■ **What you have to do**
I'd like an exact copy of every line from the start of the entries below through the line containing "export SLEW_MARGIN = 10", please.

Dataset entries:
----
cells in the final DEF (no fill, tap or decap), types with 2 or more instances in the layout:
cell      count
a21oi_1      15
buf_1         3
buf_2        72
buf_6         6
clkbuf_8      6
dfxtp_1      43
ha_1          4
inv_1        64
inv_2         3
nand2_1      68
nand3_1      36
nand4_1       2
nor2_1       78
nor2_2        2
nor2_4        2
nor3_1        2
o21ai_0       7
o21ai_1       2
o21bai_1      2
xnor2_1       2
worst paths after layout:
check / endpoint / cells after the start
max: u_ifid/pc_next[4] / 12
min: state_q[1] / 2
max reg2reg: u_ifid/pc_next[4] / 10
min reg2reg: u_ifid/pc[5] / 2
<file path="config.mk">
export PLATFORM = sky130hd
export DESIGN_NAME = pipelined_carry_skip_adder
export DESIGN_NICKNAME = d
export VERILOG_FILES = /design/src/rtl/pcsa_pkg.sv /design/src/rtl/carry_skip_block.sv /design/src/rtl/pipelined_carry_skip_adder.sv
export SDC_FILE = /design/constraint.sdc
export NUM_CORES = 1
export LEC_CHECK = 0
export ABC_CLOCK_PERIOD_IN_PS = 23200
export BUFFER_PORTS_ARGS = -buffer_cell sky130_fd_sc_hd__buf_2
export CAP_MARGIN = 30
export CORE_UTILIZATION = 35
export DETAILED_ROUTE_END_ITERATION = 8
export PLACE_DENSITY = 0.54
export SETUP_SLACK_MARGIN = 0.3
export SLEW_MARGIN = 10
export SYNTH_ARGS = -nofsm -noshare
export SYNTH_HDL_FRONTEND = slang
export SYNTH_SLANG_ARGS = --single-unit
</file>
<file path="constraint.sdc">
create_clock -name iClk -period 23.2 [get_ports iClk]
set_input_delay 4.64 -clock iClk [delete_from_list [all_inputs] [get_ports iClk]]
set_output_delay 4.64 -clock iClk [all_outputs]
set_load 0.02 [all_outputs]
</file>
<file path="src/rtl/pcsa_pkg.sv">
// Shared configuration, elaboration helpers and stage record type for the
// pipelined carry-skip adder.
package pcsa_pkg;

    localparam int DEF_ADDER_WIDTH  = 32;
    localparam int DEF_BLOCK_WIDTH  = 4;
    localparam int DEF_NUM_STAGES   = 2;
    localparam int NUM_BLOCKS       = DEF_ADDER_WIDTH / DEF_BLOCK_WIDTH;
    localparam int BLOCKS_PER_STAGE = NUM_BLOCKS / DEF_NUM_STAGES;

    function automatic int calc_num_blocks(input int aw, input int bw);
        return aw / bw;
    endfunction

    function automatic int calc_blocks_per_stage(input int aw, input int bw, input int ns);
        return (aw / bw) / ns;
    endfunction

    // A legal configuration tiles the operand exactly into blocks and the blocks evenly into stages.
    function automatic bit cfg_ok(input int aw, input int bw, input int ns);
        return (bw > 0) && (ns > 0) && (aw >= bw) && ((aw % bw) == 0) &&
               (((aw / bw) % ns) == 0);
    endfunction

    typedef struct packed {
        logic                       valid;
        logic [DEF_ADDER_WIDTH-1:0] sum;
        logic [DEF_ADDER_WIDTH-1:0] rem_a;
        logic [DEF_ADDER_WIDTH-1:0] rem_b;
        logic                       carry;
        logic                       msb_carry_in;
    } stage_rec_t;

endpackage

</file>
<file path="src/rtl/carry_skip_block.sv">
// One carry-skip slice: ripple adder whose carry-out bypasses the ripple
// chain when every bit of the slice propagates.
module carry_skip_block
    import pcsa_pkg::*;
#(
    parameter int BLOCK_WIDTH = DEF_BLOCK_WIDTH
) (
    input  logic [BLOCK_WIDTH-1:0] a,
    input  logic [BLOCK_WIDTH-1:0] b,
    input  logic                   cin,
    output logic [BLOCK_WIDTH-1:0] sum,
    output logic                   cout,
    output logic                   msb_cin
);

    logic [BLOCK_WIDTH:0] ripple_c_s;
    logic                 prop_s;

    // Ripple sum and carry chain across the slice.
    always_comb begin
        ripple_c_s    = '0;
        sum           = '0;
        ripple_c_s[0] = cin;
        for (int i = 0; i < BLOCK_WIDTH; i++) begin
            sum[i]          = a[i] ^ b[i] ^ ripple_c_s[i];
            ripple_c_s[i+1] = (a[i] & b[i]) | ((a[i] ^ b[i]) & ripple_c_s[i]);
        end
    end

    assign prop_s  = &(a ^ b);
    assign cout    = prop_s ? cin : ripple_c_s[BLOCK_WIDTH];
    assign msb_cin = ripple_c_s[BLOCK_WIDTH-1];

endmodule

</file>
<file path="src/rtl/pipelined_carry_skip_adder.sv">
// Pipelined carry-skip adder/subtractor: blocks are spread evenly over
// NUM_STAGES register stages with a valid/ready handshake on both ends.
module pipelined_carry_skip_adder
    import pcsa_pkg::*;
#(
    parameter int ADDER_WIDTH = DEF_ADDER_WIDTH,
    parameter int BLOCK_WIDTH = DEF_BLOCK_WIDTH,
    parameter int NUM_STAGES  = DEF_NUM_STAGES
) (
    input  logic                   iClk,
    input  logic                   iRst,
    input  logic                   iValid,
    output logic                   oReady,
    input  logic [ADDER_WIDTH-1:0] iA,
    input  logic [ADDER_WIDTH-1:0] iB,
    input  logic                   iCarry,
    input  logic                   iSub,
    output logic                   oValid,
    input  logic                   iReady,
    output logic [ADDER_WIDTH-1:0] oSum,
    output logic                   oCarry,
    output logic                   oOverflow
);

    localparam int NB = calc_num_blocks(ADDER_WIDTH, BLOCK_WIDTH);
    localparam int K  = calc_blocks_per_stage(ADDER_WIDTH, BLOCK_WIDTH, NUM_STAGES);
    localparam int BW = BLOCK_WIDTH;

    if (!cfg_ok(ADDER_WIDTH, BLOCK_WIDTH, NUM_STAGES)) begin : g_cfg_check
        $error("pipelined_carry_skip_adder: ADDER_WIDTH/BLOCK_WIDTH/NUM_STAGES do not tile evenly");
    end

    logic [NUM_STAGES-1:0]  vld_r;
    logic [NUM_STAGES-1:0]  carry_r;
    logic [ADDER_WIDTH-1:0] sum_r     [NUM_STAGES];
    logic [ADDER_WIDTH-1:0] a_r       [NUM_STAGES];
    logic [ADDER_WIDTH-1:0] b_r       [NUM_STAGES];
    logic                   ovf_r;

    logic [NUM_STAGES-1:0]  adv_s;
    logic [NUM_STAGES-1:0]  in_vld_s;
    logic                   in_c_s    [NUM_STAGES];
    logic [ADDER_WIDTH-1:0] in_a_s    [NUM_STAGES];
    logic [ADDER_WIDTH-1:0] in_b_s    [NUM_STAGES];
    logic [ADDER_WIDTH-1:0] in_sum_s  [NUM_STAGES];
    logic [ADDER_WIDTH-1:0] nxt_sum_s [NUM_STAGES];
    logic                   nxt_c_s   [NUM_STAGES];
    logic                   blk_msb_s [NB];
    logic                   ovf_nxt_s;

    for (genvar s = 0; s < NUM_STAGES; s++) begin : g_stage
        // Stage 0 folds subtraction into the operands: A + ~B + 1.
        if (s == 0) begin : g_first
            assign in_vld_s[s] = iValid;
            assign in_a_s[s]   = iA;
            assign in_b_s[s]   = iSub ? ~iB : iB;
            assign in_c_s[s]   = iSub ? 1'b1 : iCarry;
            assign in_sum_s[s] = '0;
        end else begin : g_next
            assign in_vld_s[s] = vld_r[s-1];
            assign in_a_s[s]   = a_r[s-1];
            assign in_b_s[s]   = b_r[s-1];
            assign in_c_s[s]   = carry_r[s-1];
            assign in_sum_s[s] = sum_r[s-1];
        end

        for (genvar k = 0; k < K; k++) begin : g_blk
            localparam int J = s * K + k;
            logic          cin_s;
            logic          cout_s;
            logic [BW-1:0] bsum_s;

            if (k == 0) begin : g_cin_first
                assign cin_s = in_c_s[s];
            end else begin : g_cin_chain
                assign cin_s = g_blk[k-1].cout_s;
            end

            carry_skip_block #(
                .BLOCK_WIDTH (BLOCK_WIDTH)
            ) u_blk (
                .a       (in_a_s[s][J*BW +: BW]),
                .b       (in_b_s[s][J*BW +: BW]),
                .cin     (cin_s),
                .sum     (bsum_s),
                .cout    (cout_s),
                .msb_cin (blk_msb_s[J])
            );
        end

        // Slices owned by this stage take the fresh block sums; the rest pass through.
        for (genvar j = 0; j < NB; j++) begin : g_slice
            if ((j / K) == s) begin : g_own
                assign nxt_sum_s[s][j*BW +: BW] = g_blk[j - s*K].bsum_s;
            end else begin : g_pass
                assign nxt_sum_s[s][j*BW +: BW] = in_sum_s[s][j*BW +: BW];
            end
        end

        assign nxt_c_s[s] = g_blk[K-1].cout_s;
    end

    assign ovf_nxt_s = blk_msb_s[NB-1] ^ nxt_c_s[NUM_STAGES-1];

    // Advance chain from the output back to the input; empty stages always advance.
    always_comb begin
        logic run_v;
        adv_s = '0;
        run_v = iReady;
        for (int s = NUM_STAGES - 1; s >= 0; s--) begin
            run_v    = !vld_r[s] || run_v;
            adv_s[s] = run_v;
        end
    end

    assign oReady = adv_s[0] && !iRst;

    // Stage registers: shift on advance, capture data only for valid entries.
    always_ff @(posedge iClk) begin
        if (iRst) begin
            vld_r   <= '0;
            carry_r <= '0;
            ovf_r   <= 1'b0;
            for (int s = 0; s < NUM_STAGES; s++) begin
                sum_r[s] <= '0;
                a_r[s]   <= '0;
                b_r[s]   <= '0;
            end
        end else begin
            for (int s = 0; s < NUM_STAGES; s++) begin
                if (adv_s[s]) begin
                    vld_r[s] <= in_vld_s[s];
                    if (in_vld_s[s]) begin
                        sum_r[s]   <= nxt_sum_s[s];
                        a_r[s]     <= in_a_s[s];
                        b_r[s]     <= in_b_s[s];
                        carry_r[s] <= nxt_c_s[s];
                    end
                end
            end
            if (adv_s[NUM_STAGES-1] && in_vld_s[NUM_STAGES-1]) begin
                ovf_r <= ovf_nxt_s;
            end
        end
    end

    assign oValid    = vld_r[NUM_STAGES-1];
    assign oSum      = sum_r[NUM_STAGES-1];
    assign oCarry    = carry_r[NUM_STAGES-1];
    assign oOverflow = ovf_r;

endmodule

</file>
File: src/rtl/slow_to_fast_capture.sv
// Captures a slow-domain sample bus into the clk domain on selected edges of a
// synchronised slow strobe, buffering samples in a small FIFO with overflow flag.
module slow_to_fast_capture #(
    parameter int WIDTH       = 12,
    parameter int SYNC_STAGES = 2,
    parameter int EDGE_MODE   = 0,
    parameter int DEPTH       = 4
) (
    input  logic                       clk,
    input  logic                       reset,
    input  logic                       slow_clk,
    input  logic [WIDTH-1:0]           d,
    output logic [WIDTH-1:0]           q,
    output logic [WIDTH-1:0]           out_data,
    output logic                       out_valid,
    input  logic                       out_ready,
    output logic [$clog2(DEPTH+1)-1:0] count,
    output logic                       overflow
);
    localparam int PW = $clog2(DEPTH);
    localparam int CW = $clog2(DEPTH+1);
    localparam int AW = $clog2(SYNC_STAGES+1);

    logic [SYNC_STAGES-1:0] sync_q, sync_d;
    logic                   hist_q, hist_d;
    logic                   armed_q, armed_d;
    logic [AW-1:0]          arm_cnt_q, arm_cnt_d;
    logic [WIDTH-1:0]       q_q, q_d;
    logic [PW-1:0]          wr_ptr_q, wr_ptr_d;
    logic [PW-1:0]          rd_ptr_q, rd_ptr_d;
    logic [CW-1:0]          count_q, count_d;
    logic                   overflow_q, overflow_d;
    logic [WIDTH-1:0]       mem_q [DEPTH];

    logic rise, fall, edge_hit, capture;
    logic full, not_empty, do_pop, do_push, drop;

    // Handshake: a word leaves the FIFO on every clk edge where out_valid and
    // out_ready are both high; out_data is held stable while out_valid waits.
    always_comb begin
        sync_d    = {sync_q[SYNC_STAGES-2:0], slow_clk};
        hist_d    = sync_q[SYNC_STAGES-1];
        rise      = sync_q[SYNC_STAGES-1] & ~hist_q;
        fall      = ~sync_q[SYNC_STAGES-1] & hist_q;
        case (EDGE_MODE)
            0:       edge_hit = rise;
            1:       edge_hit = fall;
            default: edge_hit = rise | fall;
        endcase
        capture   = edge_hit & armed_q;

        // Hold off events until the chain has flushed its post-reset contents.
        arm_cnt_d = arm_cnt_q;
        armed_d   = armed_q;
        if (!armed_q) begin
            if (arm_cnt_q == AW'(SYNC_STAGES)) armed_d = 1'b1;
            else                               arm_cnt_d = arm_cnt_q + AW'(1);
        end

        not_empty = (count_q != '0);
        full      = (count_q == CW'(DEPTH));
        do_pop    = not_empty & out_ready;
        do_push   = capture & (~full | do_pop);
        drop      = capture & full & ~do_pop;

        q_d        = capture ? d : q_q;
        wr_ptr_d   = do_push ? wr_ptr_q + PW'(1) : wr_ptr_q;
        rd_ptr_d   = do_pop  ? rd_ptr_q + PW'(1) : rd_ptr_q;
        overflow_d = overflow_q | drop;
        case ({do_push, do_pop})
            2'b10:   count_d = count_q + CW'(1);
            2'b01:   count_d = count_q - CW'(1);
            default: count_d = count_q;
        endcase
    end

    always_ff @(posedge clk or posedge reset) begin
        if (reset) begin
            sync_q     <= '0;
            hist_q     <= 1'b0;
            armed_q    <= 1'b0;
            arm_cnt_q  <= '0;
            q_q        <= '0;
            wr_ptr_q   <= '0;
            rd_ptr_q   <= '0;
            count_q    <= '0;
            overflow_q <= 1'b0;
        end else begin
            sync_q     <= sync_d;
            hist_q     <= hist_d;
            armed_q    <= armed_d;
            arm_cnt_q  <= arm_cnt_d;
            q_q        <= q_d;
            wr_ptr_q   <= wr_ptr_d;
            rd_ptr_q   <= rd_ptr_d;
            count_q    <= count_d;
            overflow_q <= overflow_d;
        end
    end

    // When full with a same-cycle pop, wr_ptr equals rd_ptr: the freed head
    // slot is reused for the new tail entry.
    always_ff @(posedge clk) begin
        if (do_push) mem_q[wr_ptr_q] <= d;
    end

    assign q         = q_q;
    assign out_valid = not_empty;
    assign out_data  = not_empty ? mem_q[rd_ptr_q] : '0;
    assign count     = count_q;
    assign overflow  = overflow_q;
endmodule
===== config.mk =====
export PLATFORM = sky130hd
export DESIGN_NAME = cpx_dest_pktq_flat
export DESIGN_NICKNAME = d
export VERILOG_FILES = /design/src/rtl/cpx_dest_pktq_if.sv /design/src/rtl/cpx_dest_pktq.sv /design/src/flat_wrapper.sv
export SDC_FILE = /design/constraint.sdc
export NUM_CORES = 1
export LEC_CHECK = 0
export BUFFER_PORTS_ARGS = -buffer_cell sky130_fd_sc_hd__buf_2
export CAP_MARGIN = 10
export CORE_MARGIN = 1
export CORE_UTILIZATION = 35
export CTS_CLUSTER_DIAMETER = 200
export DETAILED_ROUTE_END_ITERATION = 8
export GPL_TIMING_DRIVEN = 0
export PLACE_DENSITY = 0.57
export RECOVER_POWER = 50
export REMOVE_ABC_BUFFERS = 1
export SKIP_LAST_GASP = 1
export SLEW_MARGIN = 30
export SYNTH_ARGS = -nofsm -noshare
export SYNTH_HDL_FRONTEND = slang
export SYNTH_SLANG_ARGS = --single-unit

===== constraint.sdc =====
create_clock -name rclk -period 31.9 [get_ports rclk]
set_input_delay 4.785 -clock rclk [delete_from_list [all_inputs] [get_ports rclk]]
set_output_delay 4.785 -clock rclk [all_outputs]
set_load 0.05 [all_outputs]

===== src/rtl/cpx_dest_pktq_if.sv =====
// Source/core-side bus for one destination CPX packet queue.
// The master drives pushes and stall; the slave (queue) drives issue and full.
interface cpx_dest_pktq_if #(
    parameter int unsigned W = 145
);
    logic         src_req;
    logic         src_atom;
    logic [W-1:0] src_data;
    logic         q_full;
    logic         core_stall;
    logic         cpx_vld;
    logic         cpx_atom;
    logic [W-1:0] cpx_data;

    modport master (
        output src_req, src_atom, src_data, core_stall,
        input  q_full, cpx_vld, cpx_atom, cpx_data
    );

    modport slave (
        input  src_req, src_atom, src_data, core_stall,
        output q_full, cpx_vld, cpx_atom, cpx_data
    );
endinterface
`src/rtl/alu_share_arbiter.sv`:
```
// alu_share_arbiter: round-robin sharing of one single-cycle ALU between two valid/ready requesters
module alu_share_arbiter #(
  parameter int XLEN   = 32,
  parameter int CTRL_W = 4
) (
  input  logic              clk,
  input  logic              reset_n,
  input  logic [1:0]        req_valid,
  output logic [1:0]        req_ready,
  input  logic [XLEN-1:0]   req_src_a0,
  input  logic [XLEN-1:0]   req_src_a1,
  input  logic [XLEN-1:0]   req_src_b0,
  input  logic [XLEN-1:0]   req_src_b1,
  input  logic [CTRL_W-1:0] req_ctrl0,
  input  logic [CTRL_W-1:0] req_ctrl1,
  output logic [1:0]        rsp_valid,
  input  logic [1:0]        rsp_ready,
  output logic [XLEN-1:0]   rsp_result,
  output logic              rsp_zero,
  output logic              rsp_err,
  output logic [XLEN-1:0]   alu_src_a,
  output logic [XLEN-1:0]   alu_src_b,
  output logic [CTRL_W-1:0] alu_control,
  input  logic [XLEN-1:0]   alu_result,
  input  logic              alu_zero
);
  typedef enum logic [1:0] {IDLE, EXEC, RESP} state_t;
  localparam logic [CTRL_W-1:0] MAX_OP = CTRL_W'(6);
  state_t              state_q;
  logic                prio_q, owner_q, err_q, zero_q;
  logic [1:0]          rsp_valid_q;
  logic [XLEN-1:0]     a_q, b_q, res_q;
  logic [CTRL_W-1:0]   ctrl_q;
  logic                idle, grant0, grant1, done;
  logic [XLEN-1:0]     a_d, b_d;
  logic [CTRL_W-1:0]   ctrl_d;
  // Round-robin grant (only while idle) and operand select of the winner
  always_comb begin
    idle   = state_q == IDLE;
    grant0 = idle & req_valid[0] & (~req_valid[1] | ~prio_q);
    grant1 = idle & req_valid[1] & (~req_valid[0] | prio_q);
    done   = (state_q == RESP) & rsp_ready[owner_q];
    a_d    = grant1 ? req_src_a1 : req_src_a0;
    b_d    = grant1 ? req_src_b1 : req_src_b0;
    ctrl_d = grant1 ? req_ctrl1 : req_ctrl0;
  end
  assign req_ready   = {grant1, grant0};
  assign rsp_valid   = rsp_valid_q;
  assign rsp_result  = res_q;
  assign rsp_zero    = zero_q;
  assign rsp_err     = err_q;
  assign alu_src_a   = a_q;
  assign alu_src_b   = b_q;
  assign alu_control = ctrl_q;
  // Accept -> drive ALU for one cycle -> hold response until the owner takes it
  always_ff @(posedge clk or negedge reset_n) begin
    if (!reset_n) begin
      state_q     <= IDLE;
      prio_q      <= 1'b0;
      owner_q     <= 1'b0;
      err_q       <= 1'b0;
      zero_q      <= 1'b0;
      rsp_valid_q <= 2'b00;
      a_q         <= '0;
      b_q         <= '0;
      res_q       <= '0;
      ctrl_q      <= '0;
    end else begin
      case (state_q)
        IDLE: if (grant0 | grant1) begin
          a_q     <= a_d;
          b_q     <= b_d;
          ctrl_q  <= ctrl_d;
          owner_q <= grant1;
          err_q   <= ctrl_d > MAX_OP;
          prio_q  <= ~grant1;
          state_q <= EXEC;
        end
        EXEC: begin
          res_q       <= alu_result;
          zero_q      <= alu_zero;
          rsp_valid_q <= owner_q ? 2'b10 : 2'b01;
          state_q     <= RESP;
        end
        RESP: if (done) begin
          rsp_valid_q <= 2'b00;
          state_q     <= IDLE;
        end
        default: state_q <= IDLE;
      endcase
    end
  end
endmodule

```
----
■ **Response**
cells in the final DEF (no fill, tap or decap), types with 2 or more instances in the layout:
cell      count
a21oi_1      15
buf_1         3
buf_2        72
buf_6         6
clkbuf_8      6
dfxtp_1      43
ha_1          4
inv_1        64
inv_2         3
nand2_1      68
nand3_1      36
nand4_1       2
nor2_1       78
nor2_2        2
nor2_4        2
nor3_1        2
o21ai_0       7
o21ai_1       2
o21bai_1      2
xnor2_1       2
worst paths after layout:
check / endpoint / cells after the start
max: u_ifid/pc_next[4] / 12
min: state_q[1] / 2
max reg2reg: u_ifid/pc_next[4] / 10
min reg2reg: u_ifid/pc[5] / 2
<file path="config.mk">
export PLATFORM = sky130hd
export DESIGN_NAME = pipelined_carry_skip_adder
export DESIGN_NICKNAME = d
export VERILOG_FILES = /design/src/rtl/pcsa_pkg.sv /design/src/rtl/carry_skip_block.sv /design/src/rtl/pipelined_carry_skip_adder.sv
export SDC_FILE = /design/constraint.sdc
export NUM_CORES = 1
export LEC_CHECK = 0
export ABC_CLOCK_PERIOD_IN_PS = 23200
export BUFFER_PORTS_ARGS = -buffer_cell sky130_fd_sc_hd__buf_2
export CAP_MARGIN = 30
export CORE_UTILIZATION = 35
export DETAILED_ROUTE_END_ITERATION = 8
export PLACE_DENSITY = 0.54
export SETUP_SLACK_MARGIN = 0.3
export SLEW_MARGIN = 10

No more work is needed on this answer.